The way food disappears at my office, you’d think that we don’t ever get fed. We had a Thanksgiving feast for lunch on Monday, with the office providing all the turkey and sides and employees supplying the desserts. There was so much food that I was sure this time people would be full and that there would be enough leftover to bring a slice home for Joseph, but I was sorely mistaken. I came back from a meeting and all that was left was a plate of crumbs.
Which isn’t in and of itself a testament to the quality of the cake because I have seen Easter candy that looked at least a couple years old put out at Halloween that was gone by the end of the day. If you need to get rid of food, just put it on out the table in the kitchen and it will be gone before you know it. However, enough people asked me for the recipe for me to feel confident that this was in fact a hit. The creamy, tangy, sweet frosting alone is worth it. Believe me, that’s a spoon you’ll be licking when you’re done mixing it together!
I actually kind of messed the frosting up, but you wouldn’t know it. The most important thing that I’ve learned about cooking and baking is to read the recipe ahead of time and get all the prep done before beginning. So I said to myself, “Self, boil down the cider first so it’s ready and not too super hot when you add it in with everything else.” What I should have said was, “Self, this new powdered sugar you got is super clumpy and make take a while to sift so you should do this first.” But I didn’t deal with the powdered sugar until after the cider and spent what felt like forever trying to get all my clumpy sugar through the sieve so that by the time I returned to the cider, it had turned to jelly.
I thought about starting over, but didn’t feel like it and decided I could salvage it. I tried heating it up a bit, thinking I could melt it back down, but it wasn’t really working. I finally just threw it in, but then the frosting wasn’t as thin as I wanted to be able to pour it over the cake. To compensate I just kept adding cider till I got the pourable consistency that I was looking for. The final product had tiny little jelly bits and frankly, I didn’t hear a single complaint.

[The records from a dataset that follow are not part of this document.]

## config.mk

```make
export PLATFORM = sky130hd
export DESIGN_NAME = cmpi_top
export DESIGN_NICKNAME = d
export VERILOG_FILES = /design/src/cmpi_pkg.sv /design/src/cmpi_top.sv
export VERILOG_INCLUDE_DIRS = /design/src /design/src/src
export SDC_FILE = /design/constraint.sdc
export NUM_CORES = 1
export LEC_CHECK = 0
export BUFFER_PORTS_ARGS = -buffer_cell sky130_fd_sc_hd__buf_2
export CAP_MARGIN = 20
export CORE_MARGIN = 1.5
export CORE_UTILIZATION = 45
export CTS_BUF_LIST = sky130_fd_sc_hd__clkbuf_2
export CTS_CLUSTER_SIZE = 25
export DETAILED_ROUTE_END_ITERATION = 10
export PLACE_DENSITY = 0.76
export SKIP_CTS_REPAIR_TIMING = 1
export SLEW_MARGIN = 20
export SYNTH_ARGS = -nofsm -noshare
export SYNTH_HDL_FRONTEND = slang
export SYNTH_SLANG_ARGS = --single-unit
```

## constraint.sdc

```tcl
create_clock -name sys_clk -period 1.8 [get_ports sys_clk]
set_input_delay 0 -clock sys_clk [delete_from_list [all_inputs] [get_ports sys_clk]]
set_output_delay 0 -clock sys_clk [all_outputs]
set_load 0.02 [all_outputs]
```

Happy Thanksgiving everyone!
Apple Cider Cake
Adapted from the Moonlight Baker
Do yourself a favor and have your powdered sugar sifted before you start working on your boiling down your cider for the frosting. Unless you want little jelly bits in your frosting, which hey, maybe you do. Also, see my note at the bottom if you would rather make your own pumpkin spice blend.
For the cake:
2 ½ cups flour
2 teaspoons baking powder
½ teaspoon baking soda
1 teaspoon pumpkin pie spice*
1 teaspoon cinnamon
1 teaspoon salt
½ cup butter, softened
1 ½ cup granulated sugar
1 teaspoon vanilla extract
1 cup buttermilk
1 cup apple cider, heated
Preheat the oven to 350 degrees. Generously butter and flour a 10 inch bundt pan.

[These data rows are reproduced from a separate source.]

===== src/logic/vdnf_pkg.sv =====
package vdnf_pkg;
    // --------------------------------------------------------------
    // register byte offsets
    // --------------------------------------------------------------
    localparam logic [4:0] VDNF_OFS_CTRL = 5'h00;
    localparam logic [4:0] VDNF_OFS_STAT = 5'h04;
    localparam logic [4:0] VDNF_OFS_THR = 5'h08;
    localparam logic [4:0] VDNF_OFS_REQ1 = 5'h0C;
    localparam logic [4:0] VDNF_OFS_REQ2 = 5'h10;
    localparam logic [4:0] VDNF_OFS_WIDTH = 5'h14;
    localparam logic [4:0] VDNF_OFS_VALUES = 5'h18;
    // --------------------------------------------------------------
    // field positions
    // --------------------------------------------------------------
    localparam int VDNF_CTRL_F1 = 0;
    localparam int VDNF_CTRL_F2 = 1;
    localparam int VDNF_CTRL_FRAME = 2;
    localparam int VDNF_CTRL_REPEAT = 3;
    localparam int VDNF_CTRL_EN = 4;
    localparam int VDNF_CTRL_CMPIE = 5;
    localparam int VDNF_STAT_F1D = 0;
    localparam int VDNF_STAT_F2D = 1;
    localparam int VDNF_STAT_WHOLE_PICTURE_DONE = 2;
    localparam int VDNF_STAT_CMP = 3;
    localparam int VDNF_STAT_NA = 4;
    localparam int VDNF_STAT_CNT = 16;
    localparam int VDNF_VAL_BLANK = 8;
    // --------------------------------------------------------------
    // values after reset and codes
    // --------------------------------------------------------------
    localparam logic [5:0] VDNF_CTRL_RST = 6'h00;
    localparam logic [7:0] VDNF_DEFAULT_RST = 8'h10;
    localparam logic [7:0] VDNF_BLANK_RST = 8'h80;
    localparam logic [7:0] VDNF_EAV_CODE = 8'hFF;
    localparam logic [2:0] VDNF_LAST_BYTE = 3'h7;
    localparam logic [31:0] VDNF_ZERO_WORD = 32'h0000_0000;
    // select codes {repeat, frame, field two, field one}
    localparam logic [3:0] VDNF_SEL_NC_F1 = 4'h1;
    localparam logic [3:0] VDNF_SEL_NC_F2 = 4'h2;
    localparam logic [3:0] VDNF_SEL_NC_BOTH = 4'h3;
    localparam logic [3:0] VDNF_SEL_NC_FRAME = 4'h4;
    localparam logic [3:0] VDNF_SEL_NC_PROG = 4'h5;
    localparam logic [3:0] VDNF_SEL_SINGLE = 4'h7;
    localparam logic [3:0] VDNF_SEL_C_F1 = 4'h9;
    localparam logic [3:0] VDNF_SEL_C_F2 = 4'hA;
    localparam logic [3:0] VDNF_SEL_C_FRAME = 4'hC;
    localparam logic [3:0] VDNF_SEL_C_PROG = 4'hD;
endpackage : vdnf_pkg


===== src/logic/vdnf_line_unpack.sv =====
`timescale 1ns/10ps
`default_nettype none
module vdnf_line_unpack #(
    parameter int CW = 12
) (
    // clock and reset
    input wire logic clk,
    input wire logic rst,
    // raster timing
    input wire logic line_start,
    input wire logic byte_strobe,
    input wire logic in_window,
    input wire logic active_over,
    input wire logic show,
    // settings
    input wire logic [CW-1:0] image_window_width,
    input wire logic [7:0] default_value,
    input wire logic [7:0] blank_value,
    // fifo side
    input wire logic [63:0] fifo_data,
    output logic fifo_pop,
    // pixel side
    output logic [7:0] video_out,
    output logic [CW-1:0] image_pixel_counter
);
    import vdnf_pkg::*;

    logic [2:0] byte_idx;
    logic eav_sent;
    logic line_done;
    logic take;
    logic last_byte;

    // --------------------------------------------------------------
    // line position
    // --------------------------------------------------------------
    assign line_done = (image_pixel_counter == image_window_width);
    assign take = byte_strobe && in_window && !line_done;
    assign last_byte = (image_pixel_counter + CW'(1)) == image_window_width;

    // byte index restarts each line, so a line never shares a double word
    always_ff @(posedge clk or posedge rst) begin
        if (rst) begin
            byte_idx <= 3'h0;
            image_pixel_counter <= '0;
        end else if (line_start) begin
            byte_idx <= 3'h0;
            image_pixel_counter <= '0;
        end else if (take) begin
            image_pixel_counter <= image_pixel_counter + CW'(1);
            byte_idx <= (byte_idx == VDNF_LAST_BYTE || last_byte) ? 3'h0 : byte_idx + 3'h1;
        end
    end

    // pop on the eighth byte or at line end; the rest of the word is dropped
    always_ff @(posedge clk or posedge rst) begin
        if (rst) begin
            fifo_pop <= 1'b0;
        end else begin
            fifo_pop <= take && show && (byte_idx == VDNF_LAST_BYTE || last_byte);
        end
    end

    // --------------------------------------------------------------
    // output byte select
    // --------------------------------------------------------------
    always_ff @(posedge clk or posedge rst) begin
        if (rst) begin
            video_out <= VDNF_DEFAULT_RST;
            eav_sent <= 1'b0;
        end else if (line_start) begin
            eav_sent <= 1'b0;
        end else if (byte_strobe) begin
            if (take) begin
                video_out <= show ? fifo_data[{byte_idx, 3'b000} +: 8] : default_value;
            end else if (line_done && active_over) begin
                video_out <= eav_sent ? blank_value : VDNF_EAV_CODE;
                eav_sent <= 1'b1;
            end else begin
                video_out <= default_value;
            end
        end
    end
endmodule : vdnf_line_unpack
`default_nettype wire


===== src/logic/vdnf_display_ctrl.sv =====
`timescale 1ns/10ps
`default_nettype none
module vdnf_display_ctrl #(
    parameter int CW = 12,
    parameter int LW = 8
) (
    // clock and reset
    input wire logic clk,
    input wire logic rst,
    // avalon-mm slave
    input wire logic [4:0] address,
    input wire logic read,
    input wire logic write,
    input wire logic [31:0] writedata,
    input wire logic [3:0] byteenable,
    output logic [31:0] readdata,
    output logic waitrequest,
    // raster timing
    input wire logic field_start,
    input wire logic field_is_two,
    input wire logic field_end,
    input wire logic line_start,
    input wire logic byte_strobe,
    input wire logic in_window,
    input wire logic active_over,
    // display fifo
    input wire logic [LW-1:0] fifo_free,
    input wire logic [63:0] fifo_data,
    output logic fifo_pop,
    output logic luma_transfer_request,
    // pixel output
    output logic [7:0] video_out,
    // notification
    output logic display_complete_irq,
    output logic unacknowledged_complete_irq
);
    import vdnf_pkg::*;

    // --------------------------------------------------------------
    // elaboration checks
    // --------------------------------------------------------------
    if (CW < 1 || CW > 15) begin : g_bad_cw
        $error("count width must be 1 to 15");
    end
    if (LW < 1 || LW > 16) begin : g_bad_lw
        $error("fifo level width must be 1 to 16");
    end

    logic [5:0] display_control_reg;
    logic [LW-1:0] display_fifo_threshold;
    logic [CW-1:0] requests_per_field_one;
    logic [CW-1:0] requests_per_field_two;
    logic [CW-1:0] image_window_width;
    logic [7:0] default_value;
    logic [7:0] blank_value;
    logic [CW-1:0] display_request_countdown;
    logic [2:0] done;
    logic cmp_flag;
    logic na_flag;
    logic cur_two;
    logic armed;
    logic [3:0] sel;
    logic display_enable_bit;
    logic wr_go;
    logic rd_go;
    logic [31:0] be_mask;
    logic [31:0] wmask_data;
    logic [3:0] mode_start;
    logic [3:0] mode_cur;
    logic [2:0] set_done;
    logic [2:0] clr_done;
    logic clr_cmp;
    logic clr_na;
    logic na_event;
    logic req_go;
    logic [2:0] next_done;
    logic next_cmp;
    logic next_na;
    logic [31:0] next_readdata;

    assign sel = display_control_reg[VDNF_CTRL_REPEAT:VDNF_CTRL_F1];
    assign display_enable_bit = display_control_reg[VDNF_CTRL_EN];

    // --------------------------------------------------------------
    // mode decode: {shown, done mask frame/two/one} for one field
    // --------------------------------------------------------------
    function automatic logic [3:0] decode(input logic [3:0] s, input logic two);
        logic [3:0] r;
        r = 4'h0;
        case (s)
            VDNF_SEL_NC_F1, VDNF_SEL_C_F1: r = two ? 4'h0 : 4'h9;
            VDNF_SEL_NC_F2, VDNF_SEL_C_F2: r = two ? 4'hA : 4'h0;
            VDNF_SEL_NC_BOTH: r = two ? 4'hA : 4'h9;
            VDNF_SEL_NC_FRAME, VDNF_SEL_SINGLE, VDNF_SEL_C_FRAME: r = two ? 4'hC : 4'h8;
            VDNF_SEL_NC_PROG, VDNF_SEL_C_PROG: r = two ? 4'h0 : 4'hC;
            default: r = 4'h0;
        endcase
        return r;
    endfunction : decode

    assign mode_start = decode(sel, field_is_two);
    assign mode_cur = decode(sel, cur_two);

    // --------------------------------------------------------------
    // bus handshake: one wait cycle, then answer
    // --------------------------------------------------------------
    assign wr_go = write && !waitrequest;
    assign rd_go = read && waitrequest;

    // expand byte enables to a bit mask
    for (genvar b = 0; b < 4; b++) begin : g_be
        assign be_mask[8*b +: 8] = {8{byteenable[b]}};
    end
    assign wmask_data = writedata & be_mask;

    // waitrequest drops for exactly the cycle after a request is seen
    always_ff @(posedge clk or posedge rst) begin
        if (rst) begin
            waitrequest <= 1'b1;
        end else begin
            waitrequest <= !((read || write) && waitrequest);
        end
    end

    // read data mux, unmapped offsets read as zero
    always_comb begin
        next_readdata = VDNF_ZERO_WORD;
        case (address)
            VDNF_OFS_CTRL: next_readdata = {26'h0, display_control_reg};
            VDNF_OFS_STAT: next_readdata = {1'b0, 15'(display_request_countdown), 11'h0,
                                            na_flag, cmp_flag, done};
            VDNF_OFS_THR: next_readdata = 32'(display_fifo_threshold);
            VDNF_OFS_REQ1: next_readdata = 32'(requests_per_field_one);
            VDNF_OFS_REQ2: next_readdata = 32'(requests_per_field_two);
            VDNF_OFS_WIDTH: next_readdata = 32'(image_window_width);
            VDNF_OFS_VALUES: next_readdata = {16'h0, blank_value, default_value};
            default: next_readdata = VDNF_ZERO_WORD;
        endcase
    end

    always_ff @(posedge clk or posedge rst) begin
        if (rst) begin
            readdata <= VDNF_ZERO_WORD;
        end else if (rd_go) begin
            readdata <= next_readdata;
        end
    end

    // --------------------------------------------------------------
    // software-written settings
    // --------------------------------------------------------------
    always_ff @(posedge clk or posedge rst) begin
        if (rst) begin
            display_control_reg <= VDNF_CTRL_RST;
            display_fifo_threshold <= '0;
            requests_per_field_one <= '0;
            requests_per_field_two <= '0;
            image_window_width <= '0;
            default_value <= VDNF_DEFAULT_RST;
            blank_value <= VDNF_BLANK_RST;
        end else if (wr_go) begin
            case (address)
                VDNF_OFS_CTRL: display_control_reg <= (display_control_reg & ~be_mask[5:0]) | wmask_data[5:0];
                VDNF_OFS_THR: display_fifo_threshold <=
                    (display_fifo_threshold & ~be_mask[LW-1:0]) | wmask_data[LW-1:0];
                VDNF_OFS_REQ1: requests_per_field_one <=
                    (requests_per_field_one & ~be_mask[CW-1:0]) | wmask_data[CW-1:0];
                VDNF_OFS_REQ2: requests_per_field_two <=
                    (requests_per_field_two & ~be_mask[CW-1:0]) | wmask_data[CW-1:0];
                VDNF_OFS_WIDTH: image_window_width <=
                    (image_window_width & ~be_mask[CW-1:0]) | wmask_data[CW-1:0];
                VDNF_OFS_VALUES: begin
                    if (byteenable[0]) begin
                        default_value <= writedata[7:0];
                    end
                    if (byteenable[1]) begin
                        blank_value <= writedata[VDNF_VAL_BLANK +: 8];
                    end
                end
                default: ;
            endcase
        end
    end

    // --------------------------------------------------------------
    // done flags and notification
    // --------------------------------------------------------------
    // current field tracked from the timing strobes
    always_ff @(posedge clk or posedge rst) begin
        if (rst) begin
            cur_two <= 1'b0;
        end else if (field_start) begin
            cur_two <= field_is_two;
        end
    end

    always_comb begin
        clr_done = 3'h0;
        clr_cmp = 1'b0;
        clr_na = 1'b0;
        if (wr_go && address == VDNF_OFS_STAT && byteenable[0]) begin
            clr_done = writedata[VDNF_STAT_WHOLE_PICTURE_DONE:VDNF_STAT_F1D];
            clr_cmp = writedata[VDNF_STAT_CMP];
            clr_na = writedata[VDNF_STAT_NA];
        end
    end

    assign set_done = (field_end && display_enable_bit) ? mode_cur[2:0] : 3'h0;

    // unacknowledged only in noncontinuous modes, checked per mode style
    always_comb begin
        na_event = 1'b0;
        if (display_enable_bit && !sel[VDNF_CTRL_REPEAT]) begin
            if (field_start && !sel[VDNF_CTRL_FRAME] && |(mode_start[2:0] & done)) begin
                na_event = 1'b1;
            end
            if (field_start && sel == VDNF_SEL_SINGLE && !field_is_two && done[VDNF_STAT_WHOLE_PICTURE_DONE]) begin
                na_event = 1'b1;
            end
            if (field_end && (sel == VDNF_SEL_NC_FRAME || sel == VDNF_SEL_NC_PROG) && |(mode_cur[2:0] & done)) begin
                na_event = 1'b1;
            end
        end
    end

    // a set in the clearing cycle wins
    assign next_done = (done & ~clr_done) | set_done;
    assign next_cmp = (cmp_flag & ~clr_cmp) | (|set_done);
    assign next_na = (na_flag & ~clr_na) | na_event;

    always_ff @(posedge clk or posedge rst) begin
        if (rst) begin
            done <= 3'h0;
            cmp_flag <= 1'b0;
            na_flag <= 1'b0;
        end else begin
            done <= next_done;
            cmp_flag <= next_cmp;
            na_flag <= next_na;
        end
    end

    // interrupt outputs track the flags in the same edge
    always_ff @(posedge clk or posedge rst) begin
        if (rst) begin
            display_complete_irq <= 1'b0;
            unacknowledged_complete_irq <= 1'b0;
        end else begin
            display_complete_irq <= next_cmp && display_control_reg[VDNF_CTRL_CMPIE];
            unacknowledged_complete_irq <= next_na;
        end
    end

    // --------------------------------------------------------------
    // fill requests
    // --------------------------------------------------------------
    // one request per threshold crossing; a request while the level still
    // sits at threshold would overfill the fifo
    assign req_go = display_enable_bit && mode_cur[3] && armed && !field_start
                    && (display_request_countdown != '0) && (fifo_free >= display_fifo_threshold);

    always_ff @(posedge clk or posedge rst) begin
        if (rst) begin
            armed <= 1'b1;
        end else if (req_go) begin
            armed <= 1'b0;
        end else if (fifo_free < display_fifo_threshold) begin
            armed <= 1'b1;
        end
    end

    always_ff @(posedge clk or posedge rst) begin
        if (rst) begin
            display_request_countdown <= '0;
        end else if (field_start) begin
            display_request_countdown <= field_is_two ? requests_per_field_two : requests_per_field_one;
        end else if (req_go) begin
            display_request_countdown <= display_request_countdown - CW'(1);
        end
    end

    always_ff @(posedge clk or posedge rst) begin
        if (rst) begin
            luma_transfer_request <= 1'b0;
        end else begin
            luma_transfer_request <= req_go;
        end
    end

    // --------------------------------------------------------------
    // line unpacking
    // --------------------------------------------------------------
    vdnf_line_unpack #(
        .CW(CW)
    ) u_unpack (
        .clk(clk),
        .rst(rst),
        .line_start(line_start),
        .byte_strobe(byte_strobe),
        .in_window(in_window),
        .active_over(active_over),
        .show(display_enable_bit && mode_cur[3]),
        .image_window_width(image_window_width),
        .default_value(default_value),
        .blank_value(blank_value),
        .fifo_data(fifo_data),
        .fifo_pop(fifo_pop),
        .video_out(video_out),
        .image_pixel_counter()
    );
endmodule : vdnf_display_ctrl
`default_nettype wire


===== config.mk =====
export PLATFORM = sky130hd
export DESIGN_NAME = vdnf_display_ctrl
export DESIGN_NICKNAME = d
export VERILOG_FILES = /design/src/logic/vdnf_pkg.sv /design/src/logic/vdnf_line_unpack.sv /design/src/logic/vdnf_display_ctrl.sv
export SDC_FILE = /design/constraint.sdc
export NUM_CORES = 1
export LEC_CHECK = 0
export BUFFER_PORTS_ARGS = -buffer_cell sky130_fd_sc_hd__clkbuf_2
export CAP_MARGIN = 0
export CORE_ASPECT_RATIO = 1.2
export CORE_MARGIN = 2
export CORE_UTILIZATION = 25
export DETAILED_ROUTE_END_ITERATION = 12
export HOLD_SLACK_MARGIN = 0.08
export SETUP_SLACK_MARGIN = 0.2
export SYNTH_ARGS = -nofsm -noshare
export SYNTH_HDL_FRONTEND = slang
export SYNTH_SLANG_ARGS = --single-unit

===== constraint.sdc =====
create_clock -name clk -period 8 [get_ports clk]
set_clock_uncertainty 0.2 [all_clocks]
set_input_delay 1.6 -clock clk [delete_from_list [all_inputs] [get_ports clk]]
set_output_delay 1.6 -clock clk [all_outputs]
set_load 0.03 [all_outputs]

==> flow_summary.toml, run 1 <==
[outcome]
status = "finished, final reports clean"

[power_and_ir_drop]
total_power_mw = 1.89
seqPwrFrac_pct = 43.8
p_sw_mw = 0.536
p_comb_share_pct = 14.9
power.internal_mw = 1.35
power.density_nw_per_um2 = 204
clockPowerShare_pct = 41.4
p_sw_share_pct = 28.4
power_leakage_nw = 4.19
irDropWorstVdd_uv = 134

[routing]
routed_wl_mm = 21.7
drtIter0Drc = 459
drc = 0
viasPerCell = 4.92
antenna_left = 0
routedWlPerCell_um = 17.5
via_count = 6094
drt_first_pass_iters = 7

[cts]
cts_max_path_buffers = 2
cts_tree = "done"
cts_buffers = 17
path_clk_slew_ps = 60
clockRootBuffer = "clkbuf_16"
postCtsResizedCells = 0
cts_setup_buffers = 0
htree_levels = 4
postCtsHoldBufs = 0
cts.sinks = 141
clk_latency_ps = 430

[synth]
synth_ff_type = "dfrtp_1"
ys_ff_latch = 141
synth-edff-count = 0
synth_top_area_share_pct = 44.4
synthesis.area_um2 = 7660
ys.warnings.count = 0
synth_top_area_cell = "dfrtp_1"
synth_area_per_cell_um2 = 10.9
yosysMostFrequentCell = "dfrtp_1"
seq_area_frac_synth_pct = 46.2
synthCells = 705
async_flop_share_pct = 100
synthTopCellsByCount = "dfrtp_1 (136), nand2_1 (74), mux2_2 (69)"
synthTopCellsByArea = "dfrtp_1 (44%), mux2_2 (10%), mux4_2 (4.7%)"
synth.distinct_cells = 65

[floorplan]
die_w_um = 164
ios = 169
num_rows = 70
start_util_pct = 25.3
dieArea_um2 = 32100
coreArea_um2 = 30300
die_h_um = 196

[final_layout]
stdcell_count = 1239
nNetsFinal = 965
final_util_pct = 30.6
fillers = 3171
syn2layout_area_growth_pct = 21.3
final_cell_area_um2 = 9290
drive_above_1_share_pct = 34.0

[timing]
period_share_pct = 45.5
holdWs_ps = 264
fin_tns_setup_ps = 0
hold_viol = 0
max_freq_mhz = 275
tightestPinTransition_ps = 995
finalWorstSetupSlack_ps = 4360
max_slew_margin_pct = 33.7
grt_setup_unrepaired = "false"
setup_viol = 0
maxSlewViolCount = 0
period_needed_ps = 3640

[hold_path]
hold_path_depth = 2
hp-class = "reg -> reg"
hold-path-endpoint = "readdata[14]"
min_from = "readdata[14]"

[placed_design]
gp_congestion = 0.837
hpwl_mm = 16.4
dpl_cell_area_um2 = 8700
dp_cells = 1206
io_buffers = 146
preCtsSetupSlack_ps = 3900

[worst_setup_path]
worstPathArrival_ps = 3770
r2r-end = "u_unpack.byte_idx[1]"
worst_path_max_delay_cell = "o311ai_4"
r2r_slack_ps = 5080
crit_path_max_incr_delay_ps = 740
rr_startpoint = "u_unpack.image_pixel_counter[0]"
crit_path_start_kind = "input port"
path_class = "in -> reg"
end_kind = "flip-flop"
crit_fanout = 23
crit_path_cell_trace = "clkbuf_2 -> ha_1 -> and4b_1 -> a211oi_1 -> nor2_1 -> o311ai_4 -> mux2_2 -> o221ai_1"
worstPathRequired_ps = 8130
r2r_cells = 7

[global_routing]
antenna_found_initial = 1
grt_max_degree = 79
grt_pass1_wl_mm = 34.0
grt_overflow = 0
grt_pass1_vias = 6030
grt.total_usage_pct = 13.8

[run]
maxCapViolations = 0
power groups by stage:
| stage | registers, mW | logic (mW) | clock network (mW) |
|---|---|---|---|
| after detailed placement | 0.840 | 0.283 | 0 |
| after global routing | 0.835 | 0.309 | 0.829 |
| final | 0.827 | 0.281 | 0.782 |
| after global placement | 0.839 | 0.279 | 0 |
| after CTS | 0.828 | 0.284 | 0.798 |
| after floorplan | 0.830 | 0.189 | 0 |
metal layers:
layer | routed length [um] | GRT usage, % | part of all wire [%]
met1 | 8990 | 16.9 | 41
met2 | 11100 | 23.7 | 51
met3 | 1050 | 2.66 | 4.8
met4 | 541 | 5.23 | 2.5
met5 | 0 | 0 | 0
how the worst max path moves through the flow:
stage / depth (start not counted) / endpoint / startpoint / slack [ps]
floorplan: 1 / asynchronous set/reset pin / rst / 2430
global placement: 8 / display_request_countdown[2] / fifo_free[2] / 3910
detailed placement: 8 / display_request_countdown[2] / fifo_free[2] / 3900
CTS: 8 / display_request_countdown[2] / fifo_free[2] / 4340
global route: 8 / display_request_countdown[2] / fifo_free[2] / 4230
finish: 8 / display_request_countdown[2] / fifo_free[2] / 4360
critical path: cells and delay by family:
| family | cells | cell delay [ps] |
|---|---|---|
| AOI/OAI and AO/OA | 3 | 1030 |
| adders and majority gates | 1 | 310 |
| buffers and inverters | 1 | 80 |
| muxes | 1 | 410 |
| and+or+nand+nor | 2 | 330 |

Sift together flour, baking powder, baking soda, pumpkin pie spice, cinnamon, and salt.
In the bowl of an electric mixer, cream butter and sugar on low speed until smooth, about 5 minutes. Add in eggs one at a time, then add the vanilla extract. Beat until incorporated.
With the mixer on low speed, add in ¼ of the flour mixture. Next, add in 1/3 of the buttermilk. Continue to alternate adding the flour and buttermilk, beginning and ending with the flour mixture, and beat until smooth.
Turn the mixer to low speed and slowly add in heated apple cider. Mix until just combined. Wipe down sides of the bowl, then transfer batter to the prepared bundt pan. Bake on the middle rack of the oven for 45-50 or until a cake tester comes out clean.
Let cool in pan on a cooling rack for 15 minutes. Invert cake and let cool the rest of the way on a cooling rack.
For the frosting:
½ cup apple cider, reduced by half
4 oz. cream cheese, softened
½ cup butter (1 stick), softened
1 ½ cup powdered sugar, sifted
1 teaspoon vanilla extract
1 teaspoon cinnamon
½ teaspoon salt
Beat together cream cheese, butter, and powdered sugar in the bowl of an electric mixer using the paddle attachment. Beat until smooth and increased in volume, about 2 minutes. Add vanilla, cinnamon, salt, and apple cider, and beat until smooth.
Transfer the cake to a serving platter. Spoon the frosting all over the cake so that it’s dripping down the sides.
*I keep seeing all these recipes calling for pumpkin pie spice and it was annoying me because it seems silly when it seems to me that everyone most likely already has all the spices and why not just incorporate that into the recipe? I finally took an old cinnamon jar that I had and made my own pumpkin spice.